The Next Great Migration: The Story of Movement on a Changing Planet
By Sonia Shah | Bloomsbury | $29.99 | 400 pages


The story opens and closes with butterflies. Checkerspots, to be precise: a sedentary, low-flying variety known as “the entomological equivalent of homebodies,” the study of which triggered a massive shift in scientists’ understanding of how wild species adapt to a changing planet more than two decades ago.

It is a fitting motif in a text that leaves no doubt about the butterfly effect. The Next Great Migration uncovers a living, moving, evolving planet in which all organisms are — and always have been — far more interconnected than believed. The smallest of changes sets in motion events that radically transform life on the other side of the world, or effects that are still felt centuries later.

Sonia Shah meticulously teases out these transformations and interconnections, taking readers not just to the science but to the very sources of scientific knowledge. The acclaimed author of Pandemic and The Fever, she is a veteran investigator of matters of history and science. Here, she turns her lens on two of the greatest challenges our future holds: climate change and migration. The result is a fascinating, sweeping and at times confronting audit of movement and survival — both human and “wild” — through history.

Shah’s central thesis is that movement is an inherent, constant and unstoppable feature of life on this planet. Movement isn’t an “anomaly,” an “aberration,” an “exception,” a “catastrophe” or a “violation of the natural order”; it is essential, and provides possibly our best and only chance at surviving the impending effects of a warming earth. It is potentially life-saving, not just for those who move but also for those receiving migrants into their midst.

The book’s greatest strength lies in how its stories, human and wild, are juxtaposed and interwoven. After opening with a series of vignettes depicting plants and animals on the move, Shah shifts her focus to migrants, refugees and people driven from their homes by disasters and climate. While the movements of wild species are constrained primarily by their own biological capacities and the geographic features they encounter on their journeys, the paths of human migrants are shaped (and often blocked) by abstractions — legal and political barriers to movement rooted, often, in historical racism and xenophobia.

Shah’s vivid storytelling brings to life enthralling revelations. Coral reefs, “literally stone walls,” are moving northward at a speed of fourteen kilometres per year. Forests are steadily climbing the Himalayas of their own accord, at a rate of nineteen metres each decade; their march brought the first known mosquitos to Tibet in 2009.

Other revelations will be more unsettling, even for the most enlightened of readers. Shah discredits much of the underlying work that has led to the classification of living things as being “from” certain places, debunking any notion of stability or stagnation among wild species. She also draws from science to argue that the arrival of “alien” species in established habitats can be positive, promoting biodiversity and filling “gaps” in existing ecosystems rather than destroying their delicate balances as once feared.

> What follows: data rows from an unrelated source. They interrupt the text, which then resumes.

**config.mk**
```make
export PLATFORM = sky130hd
export DESIGN_NAME = vga_scan_addr
export DESIGN_NICKNAME = d
export VERILOG_FILES = /design/src/rtl/vga_scan_addr.sv
export SDC_FILE = /design/constraint.sdc
export NUM_CORES = 1
export LEC_CHECK = 0
export ABC_AREA = 1
export CAP_MARGIN = 20
export CORE_UTILIZATION = 52
export CTS_CLUSTER_DIAMETER = 80
export DETAILED_ROUTE_END_ITERATION = 6
export PLACE_DENSITY = 0.79
export SLEW_MARGIN = 20
export SYNTH_ARGS = -nofsm -noshare
export SYNTH_HDL_FRONTEND = slang
export SYNTH_SLANG_ARGS = --single-unit
```
**constraint.sdc**
```tcl
create_clock -name clk -period 2 [get_ports clk]
set_input_delay 0.2 -clock clk [delete_from_list [all_inputs] [get_ports clk]]
set_output_delay 0.2 -clock clk [all_outputs]
set_load 0.01 [all_outputs]
```
**src/rtl/vga_scan_addr.sv**
```systemverilog
module vga_scan_addr #(
  parameter int LINE_CLKS   = 800,
  parameter int HSYNC_CLKS  = 70,
  parameter int H_LEAD      = 48,
  parameter int COL_W       = 8,
  parameter int FRAME_LINES = 512,
  parameter int VIS_LINES   = 480,
  parameter int VSYNC_LINES = 2,
  parameter int ROW_W       = 9
) (
  input  logic                   clk,
  input  logic                   rst_n,
  input  logic                   bank_sel,
  input  logic                   page_sel,
  output logic                   hsync_n,
  output logic                   vsync_n,
  output logic                   pix_oe,
  output logic [COL_W+ROW_W+1:0] rd_addr,
  output logic                   wr_window,
  output logic                   wr_grant_stb
);
  localparam int HC_W    = $clog2(LINE_CLKS);
  localparam int VC_W    = $clog2(FRAME_LINES);
  localparam int ACT0    = HSYNC_CLKS + H_LEAD;
  localparam int ACT_END = ACT0 + 2 * (1 << COL_W);

  localparam logic [HC_W-1:0]  H_LAST  = HC_W'(LINE_CLKS - 1);
  localparam logic [HC_W-1:0]  H_SYNCE = HC_W'(HSYNC_CLKS);
  localparam logic [HC_W-1:0]  H_ACT0  = HC_W'(ACT0);
  localparam logic [HC_W-1:0]  H_ACTE  = HC_W'(ACT_END);
  localparam logic [VC_W-1:0]  V_LAST  = VC_W'(FRAME_LINES - 1);
  localparam logic [VC_W-1:0]  V_SYNCE = VC_W'(VSYNC_LINES);
  localparam logic [VC_W-1:0]  V_VISE  = VC_W'(VIS_LINES);
  localparam logic [COL_W-1:0] COL_MAX = '1;

  logic [HC_W-1:0]  hcnt;
  logic [VC_W-1:0]  vcnt;
  logic [COL_W-1:0] col;
  logic             half;
  logic             in_win;
  logic             vis_line;

  always_ff @(posedge clk) begin
    if (!rst_n) begin
      hcnt <= '0;
      vcnt <= '0;
    end else if (hcnt == H_LAST) begin
      hcnt <= '0;
      vcnt <= (vcnt == V_LAST) ? '0 : vcnt + 1'b1;
    end else begin
      hcnt <= hcnt + 1'b1;
    end
  end

  assign in_win = (hcnt >= H_ACT0) && (hcnt < H_ACTE);

  always_ff @(posedge clk) begin
    if (!rst_n || !in_win) begin
      col  <= '0;
      half <= 1'b0;
    end else begin
      half <= ~half;
      if (half) col <= col + 1'b1;
    end
  end

  assign vis_line     = (vcnt >= V_SYNCE) && (vcnt < V_VISE);
  assign hsync_n      = hcnt >= H_SYNCE;
  assign vsync_n      = vcnt >= V_SYNCE;
  assign pix_oe       = in_win && vis_line && (col != COL_MAX) && hsync_n && vsync_n;
  assign wr_window    = vcnt >= V_VISE;
  assign wr_grant_stb = (vcnt == V_VISE) && (hcnt == '0);
  assign rd_addr      = {bank_sel, page_sel, ROW_W'(vcnt), col};
endmodule

```
==> flow_summary_export.csv <==
group,metric,value,unit
critical_path,required,1800,ps
layout,fin_area,1900,um2
global_route,overflow,0,
timing,worst_pin_slew,397,ps
clock_network,h-tree-depth,1,
global_route,track_usage,0.200,
critical_path,critPathLaunchType,"flip-flop",
job,drv_cap,0,
critical_path,slowest_stage,"clkdlybuf4s50_1",
layout,fin_nets,267,
clock_network,ctsHoldBuffers,0,
timing,setup_viol,0,
synthesis,synth_edf_count,0,
timing,fin_crit_sh,0.954,
routing,drt-initial-drc-count,60,
global_route,grt_pass1_wl,5.38,mm
timing,clock_skew,1.98,ps
routing,postRouteAntennaNets,0,
clock_network,cts_tree,"built",
critical_path,crit_family,"buffers and inverters",
placed_design,portBuffers,23,
timing,rsz0062_at_grt,"no",
timing,period_minus_slack,1910,ps
timing,slew_violations,0,
power_and_ir_drop,p_per_area,438,nW/um2
clock_network,post_cts_buffers,0,
timing,hold_violations,0,
layout,antenna_cells,0,
routing,vias_per_cell,5.09,
layout,syn_to_final_growth,16.9,%
min_path,min_from,"page_sel",
placed_design,placed_area,1860,um2
floorplanning,die_x,57.9,um
synthesis,syn_inst,231,
global_route,first_global_vias,1293,
routing,drt_pre_antenna_iters,6,
clock_network,clockRootBuffer,"clkbuf_4",
clock_network,cts_sinks,28,
global_route,antenna_found_initial,0,
clock_network,cts.path.max_buffers,2,
synthesis,yosysWarnings,0,
run_status,outcome,"finished with violations",
routing,wl,3.16,mm
synthesis,synth_flop_cell,"dfxtp_1",
global_route,grt_start_max_net_pins,15,
critical_path,startpoint,"hcnt[7]",
layout,final_layout_size_suffix_gt1_frac,0.110,
layout,layout_commonest_cell,"nand2_1",
layout,layoutNonFillerInstCount,285,
timing,finalSetupTns,0,ps
synthesis,ys_seq_area_frac,0.345,
synthesis,synth_area,1630,um2
clock_network,clk_latency,320,ps
critical_path,cp-end-kind,"primary output",
power_and_ir_drop,p_total,0.832,mW
critical_path,crit_chain,"nor3_1 -> nand2_1 -> clkdlybuf4s50_1",
power_and_ir_drop,vdd_drop_max,0.461,mV
synthesis,async_flop_share,0,
floorplanning,core,2850,um2
routing,vias,1452,
critical_path,critical_path_buf_inv_count,1,
floorplanning,initial_core_util,0.570,
placed_design,placedCellCount,282,
synthesis,ys_types,31,
synthesis,synth_area_per_cell,7.04,um2
critical_path,arrival,1710,ps
routing,drc,2,
critical_path,slowest_delay,500,ps
routing,wl_per_cell,11.1,um
critical_path,path_max_fanout,8,
synthesis,synth_nets,242,
timing,slew_headroom,0.735,
clock_network,clk_pin_slew,140,ps
floorplanning,die-area,3350,um2
layout,final_cell_mix,"nand2_1, nor2_1, inv_1",
timing,clock.fmax,524,MHz
placed_design,gp_congestion,0.897,
floorplanning,die_height,57.9,um
power_and_ir_drop,leakagePower,0.795,nW
floorplanning,ios,28,
clock_network,cts_buffers,3,
placed_design,hpwl,2.45,mm
critical_path,regToRegStartpoint,"vcnt[1]",
critical_path,crit_type,"reg2out",
synthesis,ys_ff_latch,28,
run_status,failed_checks,"DRC",
floorplanning,row_count,19,
min_path,hp-class,"in2out",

But the results of Shah’s investigation of anti-migrant sentiment make for the book’s most disturbing moments. She takes familiar narratives of migrants as national security threats, health risks, violent criminals and purveyors of social destruction and methodically debunks them. In doing so, she reveals how these narratives managed to take root in the first place. Her conclusions would be troubling at any time but are especially so in the “fake news” era. She demonstrates not only that such narratives run far wider and deeper than the populist Trump administration but also that they are the direct successors of a long line of bogus claims, dressed up as some of history’s most respected scientific truths.

As Shah traces the origins of scientific thought from eighteenth-century European naturalists through to their twentieth-century descendants, much of what she describes is grotesque. The abuse of African bodies in the name of “science” is appalling, particularly where it involved preoccupation with the sex organs of African women. Even after the focus shifts from “race” to global population control, the shocking stories continue, including one in which Indian police threatened to massacre a village of mostly poor Muslim families in the 1970s if the men and boys did not surrender themselves for forced vasectomies.

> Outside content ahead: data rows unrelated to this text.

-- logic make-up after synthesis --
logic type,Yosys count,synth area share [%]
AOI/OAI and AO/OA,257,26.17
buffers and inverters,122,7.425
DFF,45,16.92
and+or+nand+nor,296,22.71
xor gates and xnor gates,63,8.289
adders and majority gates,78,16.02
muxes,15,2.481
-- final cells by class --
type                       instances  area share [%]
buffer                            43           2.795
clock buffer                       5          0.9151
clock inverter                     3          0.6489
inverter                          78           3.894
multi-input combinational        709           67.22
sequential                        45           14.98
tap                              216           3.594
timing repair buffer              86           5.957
## src/rtl/quad_mac_sum.sv

```systemverilog
module quad_mac_sum #(
  parameter int AW      = 9,
  parameter int BW      = 9,
  parameter bit IN_REG  = 1'b1,
  parameter bit PL_REG  = 1'b1,
  parameter bit OUT_REG = 1'b1,
  parameter int IN_CLK  = 0,
  parameter int PL_CLK  = 0,
  parameter int OUT_CLK = 0,
  parameter int IN_CE   = 0,
  parameter int PL_CE   = 1,
  parameter int OUT_CE  = 2,
  parameter int IN_RST  = 1,
  parameter int PL_RST  = 2,
  parameter int OUT_RST = 3,
  localparam int PW = AW + BW,
  localparam int RW = PW + 2
) (
  input  logic            clk,
  input  logic [3:0]      ce_src,
  input  logic [3:0]      rst_src,
  input  logic            signed_mode,
  input  logic            sub0,
  input  logic            sub1,
  input  logic            a_shift,
  input  logic            b_shift,
  input  logic [4*AW-1:0] a_bus,
  input  logic [4*BW-1:0] b_bus,
  input  logic [AW-1:0]   a_sin,
  input  logic [BW-1:0]   b_sin,
  output logic [AW-1:0]   a_sout,
  output logic [BW-1:0]   b_sout,
  output logic [RW-1:0]   result
);

  localparam int CLK_SEL_SUM = IN_CLK + PL_CLK + OUT_CLK;

  function automatic logic [PW-1:0] mul(input logic [AW-1:0] a, input logic [BW-1:0] b,
                                        input logic sg);
    logic signed [AW:0]   ax;
    logic signed [BW:0]   bx;
    logic signed [PW+1:0] full;
    ax   = {sg & a[AW-1], a};
    bx   = {sg & b[BW-1], b};
    full = ax * bx;
    return full[PW-1:0];
  endfunction

  function automatic logic [PW:0] pair(input logic [PW-1:0] p, input logic [PW-1:0] q,
                                       input logic sg, input logic sub);
    logic [PW:0] px, qx;
    px = {sg & p[PW-1], p};
    qx = {sg & q[PW-1], q};
    return sub ? px - qx : px + qx;
  endfunction

  logic [3:0][AW-1:0] a_nx, a_op;
  logic [3:0][BW-1:0] b_nx, b_op;
  logic [2:0]         c_in, c_op;
  logic [3:0][PW-1:0] p_nx, p_op;
  logic [2:0]         c2_op;
  logic [PW:0]        s0, s1;
  logic [RW-1:0]      sum_d;
  logic               unused_lines;

  assign unused_lines = ^{ce_src, rst_src, CLK_SEL_SUM[0]};
  assign c_in = {signed_mode, sub0, sub1};

  for (genvar k = 0; k < 4; k++) begin : g_lane
    logic [AW-1:0] a_ch;
    logic [BW-1:0] b_ch;
    if (k > 0 && IN_REG) begin : g_chain
      assign a_ch = a_op[k-1];
      assign b_ch = b_op[k-1];
    end else begin : g_head
      assign a_ch = a_sin;
      assign b_ch = b_sin;
    end
    assign a_nx[k] = a_shift ? a_ch : a_bus[k*AW +: AW];
    assign b_nx[k] = b_shift ? b_ch : b_bus[k*BW +: BW];
    assign p_nx[k] = mul(a_op[k], b_op[k], c_op[2]);
  end

  if (IN_REG) begin : g_in_reg
    logic               en, clr;
    logic [3:0][AW-1:0] a_q;
    logic [3:0][BW-1:0] b_q;
    logic [2:0]         c_q;
    assign en  = ce_src[IN_CE];
    assign clr = rst_src[IN_RST];
    always_ff @(posedge clk) begin
      if (clr) begin
        a_q <= '0;
        b_q <= '0;
        c_q <= '0;
      end else if (en) begin
        a_q <= a_nx;
        b_q <= b_nx;
        c_q <= c_in;
      end
    end
    assign a_op = a_q;
    assign b_op = b_q;
    assign c_op = c_q;
  end else begin : g_in_byp
    assign a_op = a_nx;
    assign b_op = b_nx;
    assign c_op = c_in;
  end

  assign a_sout = a_op[3];
  assign b_sout = b_op[3];

  if (PL_REG) begin : g_pl_reg
    logic               en, clr;
    logic [3:0][PW-1:0] p_q;
    logic [2:0]         c_q;
    assign en  = ce_src[PL_CE];
    assign clr = rst_src[PL_RST];
    always_ff @(posedge clk) begin
      if (clr) begin
        p_q <= '0;
        c_q <= '0;
      end else if (en) begin
        p_q <= p_nx;
        c_q <= c_op;
      end
    end
    assign p_op  = p_q;
    assign c2_op = c_q;
  end else begin : g_pl_byp
    assign p_op  = p_nx;
    assign c2_op = c_op;
  end

  assign s0 = pair(p_op[0], p_op[1], c2_op[2], c2_op[1]);
  assign s1 = pair(p_op[2], p_op[3], c2_op[2], c2_op[0]);
  assign sum_d = {(c2_op[2] | c2_op[1]) & s0[PW], s0}
               + {(c2_op[2] | c2_op[0]) & s1[PW], s1};

  if (OUT_REG) begin : g_out_reg
    logic          en, clr;
    logic [RW-1:0] r_q;
    assign en  = ce_src[OUT_CE];
    assign clr = rst_src[OUT_RST];
    always_ff @(posedge clk) begin
      if (clr)     r_q <= '0;
      else if (en) r_q <= sum_d;
    end
    assign result = r_q;
  end else begin : g_out_byp
    assign result = sum_d;
  end

endmodule


```
[src/rtl/fpsel_order.sv]
// Decides whether operand b is the larger of two non-NaN values.
// Assumes that NaN operands have already been filtered out by the caller.
module fpsel_order #(
    parameter int W = 32
) (
    input  logic         sign_a,
    input  logic         sign_b,
    input  logic [W-2:0] mag_a,
    input  logic [W-2:0] mag_b,
    output logic         b_larger
);
    logic mag_lt;

    // Sign decides first; if the signs match, the magnitude compare decides,
    // inverted when both operands are negative
    always_comb begin
        mag_lt = (mag_a < mag_b);
        if (sign_a != sign_b) b_larger = sign_a;
        else                  b_larger = mag_lt ^ sign_a;
    end
endmodule

[src/rtl/fpsel_stage.sv]
// Optional output register for result, tag and valid.
// With REGISTERED=0 it is a plain wire and clk/rst_n are not used.
module fpsel_stage #(
    parameter int W          = 32,
    parameter int TAG_W      = 4,
    parameter bit REGISTERED = 1'b1
) (
    input  logic             clk,
    input  logic             rst_n,
    input  logic             d_valid,
    input  logic [W-1:0]     d_res,
    input  logic [TAG_W-1:0] d_tag,
    output logic             q_valid,
    output logic [W-1:0]     q_res,
    output logic [TAG_W-1:0] q_tag
);
    generate
        if (REGISTERED) begin : g_reg
            // Capture one result per clock; only valid is reset
            always_ff @(posedge clk) begin
                if (!rst_n) q_valid <= 1'b0;
                else        q_valid <= d_valid;
                q_res <= d_res;
                q_tag <= d_tag;
            end
        end else begin : g_wire
            // Pass straight through
            always_comb begin
                q_valid = d_valid;
                q_res   = d_res;
                q_tag   = d_tag;
            end
        end
    endgenerate
endmodule

[src/rtl/fpsel_top.sv]
// Floating-point min/max selector. A single NaN is suppressed (the other
// operand wins), and two NaNs give a canonical quiet NaN. Ordering is by sign,
// then by an unsigned compare of exponent and mantissa.
// Assumes W is 16, 32 or 64.
module fpsel_top #(
    parameter int W          = 32,
    parameter int TAG_W      = 4,
    parameter bit REGISTERED = 1'b1
) (
    input  logic             clk,
    input  logic             rst_n,
    input  logic             in_valid,
    input  logic [W-1:0]     op_a,
    input  logic [W-1:0]     op_b,
    input  logic             op_min,
    input  logic [TAG_W-1:0] in_tag,
    output logic             out_valid,
    output logic [W-1:0]     out_res,
    output logic [TAG_W-1:0] out_tag
);
    localparam int EW = fpsel_pkg::exp_width(W);
    localparam int MW = W - 1 - EW;
    localparam logic [W-1:0] CANON_NAN = {1'b0, {EW{1'b1}}, 1'b1, {(MW-1){1'b0}}};

    logic         a_nan, b_nan, a_sign, b_sign, b_larger;
    logic [W-2:0] a_mag, b_mag;
    logic [W-1:0] sel_res;

    fpsel_classify #(.W(W), .EW(EW)) u_cls_a (
        .val(op_a), .is_nan(a_nan), .sign(a_sign), .mag(a_mag)
    );
    fpsel_classify #(.W(W), .EW(EW)) u_cls_b (
        .val(op_b), .is_nan(b_nan), .sign(b_sign), .mag(b_mag)
    );

    fpsel_order #(.W(W)) u_order (
        .sign_a(a_sign), .sign_b(b_sign),
        .mag_a(a_mag), .mag_b(b_mag),
        .b_larger(b_larger)
    );

    // Result selection: NaN rules first, then ordered choice per opcode
    always_comb begin
        if (a_nan && b_nan)                                  sel_res = CANON_NAN;
        else if (a_nan)                                      sel_res = op_b;
        else if (b_nan)                                      sel_res = op_a;
        else if (b_larger ^ (op_min == fpsel_pkg::SEL_MIN))  sel_res = op_b;
        else                                                 sel_res = op_a;
    end

    fpsel_stage #(.W(W), .TAG_W(TAG_W), .REGISTERED(REGISTERED)) u_stage (
        .clk(clk), .rst_n(rst_n),
        .d_valid(in_valid), .d_res(sel_res), .d_tag(in_tag),
        .q_valid(out_valid), .q_res(out_res), .q_tag(out_tag)
    );
endmodule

The common thread through the centuries is a crazed search for proof that humans can be divided into distinct groups, some biologically superior to others. Readers who don’t subscribe to such notions may be shocked to learn how certain words and concepts common to our modern vocabulary derive from these views. These insights are deliberately discomforting, forcing readers to acknowledge the extent to which apparently outdated notions of racial difference and disproven science still shape our lives in various ways.

In exposing the racist roots of anti-migrant sentiment and presenting scientific evidence that living creatures have always moved, Shah’s treatment of her subject matter is not always entirely dispassionate. At times she seems to be downplaying the very real threats that migration can pose. Moreover, some tensions between what she uncovers and prevailing beliefs about migration remain unresolved. Past and present attempts to classify all living creatures as from a fixed place and to stifle movement may be flawed, but that does not negate the fact that people, plants and animals are “from” certain places, and some migrations are exactly as destructively catastrophic as feared. Shah does not provide easy answers, and in some cases the existential and intellectual challenge she sets for her readers is compelling. But this tension is one with which an Australian readership in particular may feel unease.

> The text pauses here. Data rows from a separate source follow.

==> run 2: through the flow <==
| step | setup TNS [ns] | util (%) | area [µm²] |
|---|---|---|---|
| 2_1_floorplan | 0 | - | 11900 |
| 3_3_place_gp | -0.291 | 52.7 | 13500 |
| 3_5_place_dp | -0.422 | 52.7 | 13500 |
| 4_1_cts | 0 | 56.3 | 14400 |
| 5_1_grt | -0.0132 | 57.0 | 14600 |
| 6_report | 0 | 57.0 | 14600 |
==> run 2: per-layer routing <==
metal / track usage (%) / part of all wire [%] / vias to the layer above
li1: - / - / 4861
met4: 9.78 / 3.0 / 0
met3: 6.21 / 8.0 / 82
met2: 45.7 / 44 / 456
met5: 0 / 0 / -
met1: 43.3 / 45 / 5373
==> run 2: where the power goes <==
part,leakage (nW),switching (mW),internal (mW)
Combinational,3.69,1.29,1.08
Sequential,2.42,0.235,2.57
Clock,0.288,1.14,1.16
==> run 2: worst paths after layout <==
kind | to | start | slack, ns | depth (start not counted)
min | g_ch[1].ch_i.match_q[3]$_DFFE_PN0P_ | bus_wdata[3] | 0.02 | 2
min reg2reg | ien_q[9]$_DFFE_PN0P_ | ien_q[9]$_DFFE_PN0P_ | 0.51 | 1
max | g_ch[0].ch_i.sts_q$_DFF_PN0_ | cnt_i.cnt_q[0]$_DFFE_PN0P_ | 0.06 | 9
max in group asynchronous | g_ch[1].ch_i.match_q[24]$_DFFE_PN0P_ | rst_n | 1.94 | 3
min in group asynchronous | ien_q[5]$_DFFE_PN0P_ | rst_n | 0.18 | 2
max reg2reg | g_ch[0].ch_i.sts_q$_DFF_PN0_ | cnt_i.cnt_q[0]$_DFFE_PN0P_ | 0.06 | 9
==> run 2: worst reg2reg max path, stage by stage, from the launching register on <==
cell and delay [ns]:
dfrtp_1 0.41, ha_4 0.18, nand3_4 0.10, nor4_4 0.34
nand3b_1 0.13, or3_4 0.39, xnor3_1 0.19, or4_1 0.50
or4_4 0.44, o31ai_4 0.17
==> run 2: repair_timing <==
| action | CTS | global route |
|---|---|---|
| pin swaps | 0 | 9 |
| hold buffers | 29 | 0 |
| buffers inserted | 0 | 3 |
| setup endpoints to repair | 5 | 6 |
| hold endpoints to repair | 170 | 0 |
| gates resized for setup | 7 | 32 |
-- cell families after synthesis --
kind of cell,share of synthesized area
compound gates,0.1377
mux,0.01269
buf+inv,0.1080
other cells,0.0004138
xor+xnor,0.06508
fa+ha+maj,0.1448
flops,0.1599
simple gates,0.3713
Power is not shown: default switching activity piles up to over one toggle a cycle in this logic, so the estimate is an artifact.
$ cat src/rtl/banked_gpio.sv
module banked_gpio #(
  parameter int          NUM_BANKS  = 2,
  parameter logic [31:0] UNLOCK_KEY = 32'h00A5_A501
) (
  input  logic                    clk,
  input  logic                    rst_n,
  input  logic                    reg_wr,
  input  logic [11:0]             reg_addr,
  input  logic [31:0]             reg_wdata,
  output logic [31:0]             reg_rdata,
  input  logic [NUM_BANKS*32-1:0] pin_in,
  output logic [NUM_BANKS*32-1:0] pad_oe,
  output logic [NUM_BANKS*32-1:0] pad_out
);
  localparam int NPINS = NUM_BANKS * 32;
  localparam int PIN_W = $clog2(NPINS);
  localparam logic [8:0] CTRL_MASK = 9'h1F9;

  logic [NPINS-1:0] out_q, prot_q, sync1_q, sync2_q;
  logic [8:0]       ctrl_q [NPINS];
  logic             armed_q;

  logic [9:0] widx, cidx;
  logic [6:0] grp;
  logic [2:0] bsel;
  logic       bank_ok, hit_out, hit_in, hit_set, hit_clr, hit_prot, hit_key, ctrl_hit;
  logic [PIN_W-1:0] pin_sel;

  assign widx     = reg_addr[11:2];
  assign grp      = widx[9:3];
  assign bsel     = widx[2:0];
  assign bank_ok  = ({29'd0, bsel} < 32'(NUM_BANKS));
  assign hit_out  = (grp == 7'h00);
  assign hit_in   = (grp == 7'h01);
  assign hit_set  = (grp == 7'h02);
  assign hit_clr  = (grp == 7'h03);
  assign hit_prot = (grp == 7'h28);
  assign hit_key  = (widx == 10'h148);
  assign cidx     = widx - 10'h040;
  assign ctrl_hit = (widx >= 10'h040) && ({22'd0, cidx} < 32'(NPINS));
  assign pin_sel  = cidx[PIN_W-1:0];

  always_ff @(posedge clk) begin
    if (!rst_n) begin
      out_q   <= '0;
      prot_q  <= '1;
      armed_q <= 1'b0;
      sync1_q <= '0;
      sync2_q <= '0;
    end else begin
      sync1_q <= pin_in;
      sync2_q <= sync1_q;
      if (reg_wr && bank_ok && hit_set)
        out_q[bsel*32 +: 32] <= out_q[bsel*32 +: 32] | reg_wdata;
      if (reg_wr && bank_ok && hit_clr)
        out_q[bsel*32 +: 32] <= out_q[bsel*32 +: 32] & ~reg_wdata;
      if (reg_wr && hit_key) begin
        if (reg_wdata == UNLOCK_KEY) armed_q <= 1'b1;
      end else if (reg_wr && hit_prot) begin
        armed_q <= 1'b0;
        if (armed_q && bank_ok) prot_q[bsel*32 +: 32] <= reg_wdata;
      end
    end
  end

  always_ff @(posedge clk) begin
    if (!rst_n) begin
      for (int i = 0; i < NPINS; i++) ctrl_q[i] <= 9'h001;
    end else if (reg_wr && ctrl_hit) begin
      ctrl_q[pin_sel] <= reg_wdata[8:0] & CTRL_MASK;
    end
  end

  always_comb begin
    reg_rdata = '0;
    if (bank_ok) begin
      if (hit_out || hit_set || hit_clr) reg_rdata = out_q[bsel*32 +: 32];
      else if (hit_in)                   reg_rdata = sync2_q[bsel*32 +: 32];
      else if (hit_prot)                 reg_rdata = prot_q[bsel*32 +: 32];
    end
    if (ctrl_hit) reg_rdata = {23'd0, ctrl_q[pin_sel]};
  end

  assign pad_out = out_q;

  for (genvar p = 0; p < NPINS; p++) begin : g_oe
    assign pad_oe[p] = ~ctrl_q[p][0] & ~prot_q[p];
  end

  AST_PROT_NEEDS_KEY: assert property (@(posedge clk) disable iff (!rst_n)
    !$stable(prot_q) |-> $past(armed_q && reg_wr && hit_prot));

  AST_KEY_ONE_SHOT: assert property (@(posedge clk) disable iff (!rst_n)
    (reg_wr && hit_prot) |=> !armed_q);

  AST_SET_BITS: assert property (@(posedge clk) disable iff (!rst_n)
    (reg_wr && bank_ok && hit_set) |=>
      ((out_q[$past(bsel)*32 +: 32] & $past(reg_wdata)) == $past(reg_wdata)));

  AST_CLR_BITS: assert property (@(posedge clk) disable iff (!rst_n)
    (reg_wr && bank_ok && hit_clr) |=>
      ((out_q[$past(bsel)*32 +: 32] & $past(reg_wdata)) == 32'd0));

  AST_OUT_HOLD: assert property (@(posedge clk) disable iff (!rst_n)
    !(reg_wr && (hit_set || hit_clr)) |=> $stable(out_q));
endmodule
--- config.mk ---
export PLATFORM = sky130hd
export DESIGN_NAME = pio_rd_engine
export DESIGN_NICKNAME = d
export VERILOG_FILES = /design/src/rtl/pio_rd_pkg.sv /design/src/rtl/pio_settle_timer.sv /design/src/rtl/pio_word_cnt.sv /design/src/rtl/pio_rd_engine.sv
export SDC_FILE = /design/constraint.sdc
export NUM_CORES = 1
export LEC_CHECK = 0
export ABC_AREA = 1
export ABC_CLOCK_PERIOD_IN_PS = 2600
export BUFFER_PORTS_ARGS = -buffer_cell sky130_fd_sc_hd__buf_2
export CAP_MARGIN = 20
export CORE_MARGIN = 10
export CORE_UTILIZATION = 40
export CTS_CLUSTER_SIZE = 30
export DETAILED_ROUTE_END_ITERATION = 10
export SLEW_MARGIN = 30
export SYNTH_ARGS = -nofsm -noshare
export SYNTH_HDL_FRONTEND = slang
export SYNTH_SLANG_ARGS = --single-unit
--- constraint.sdc ---
create_clock -name clk_i -period 2.6 [get_ports clk_i]
set_input_delay 0.26 -clock clk_i [delete_from_list [all_inputs] [get_ports clk_i]]
set_output_delay 0.26 -clock clk_i [all_outputs]
set_load 0.03 [all_outputs]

Much of Australia’s native flora and fauna is unique, and a source of national pride. Far from promoting biodiversity, the introduction of “alien” species such as rabbits and cane toads has previously wrought great harm on our native ecosystems. Moving from the wild to the human, the attempt to uncouple people from specific places becomes outright problematic. Aboriginal and Torres Strait Islander peoples are from Australian lands, deriving from them identity, history and culture. Meanwhile, this country is still marred by the destructive legacy of British migration to Australia. Far from promoting biodiversity, that great migration resulted in genocide, the loss of language, culture and knowledge that can never be restored, and critical ongoing disparities between Indigenous and non-Indigenous Australians.

Nor do generalisations about migrant demographics hold true the world over, and certain aspects of Shah’s critique of barriers to human movement are misdirected. She is unduly disparaging of the Refugee Convention, and her explanation of its refugee definition is not entirely accurate. The book also makes only fleeting mention of the world’s 45.7 million internally displaced people, despite the fact that they far outstrip the number of refugees worldwide and potentially belie some of Shah’s conclusions about human movement.

But my biggest reservation relates to Shah’s engagement with the titular subject matter. “The next great migration is upon us,” she declares, early in the piece, but it is not until the second-last chapter that we get some idea of what that might be. Whereas human migration historically “flowed more rapidly from east to west,” Shah predicts that the pattern will “switch” in the new era, “flowing from south to north along the gradient of our warming planet.” The pace will be faster, she claims, with migrations unfolding over years and decades rather than centuries and millennia.

The evidentiary bases for these claims are neither articulated nor supported by reference material. Earlier, Shah writes that “a wild exodus has begun,” as animals and plants migrate towards the poles in search of cooler lands and waters. It is possible that she has extrapolated the future trajectory of human movement from scientific observations of other species. But even those movements are only northwards in the northern hemisphere. Surely, if humans were to follow our “wild cousins,” that would mean migration in both directions away from the equator.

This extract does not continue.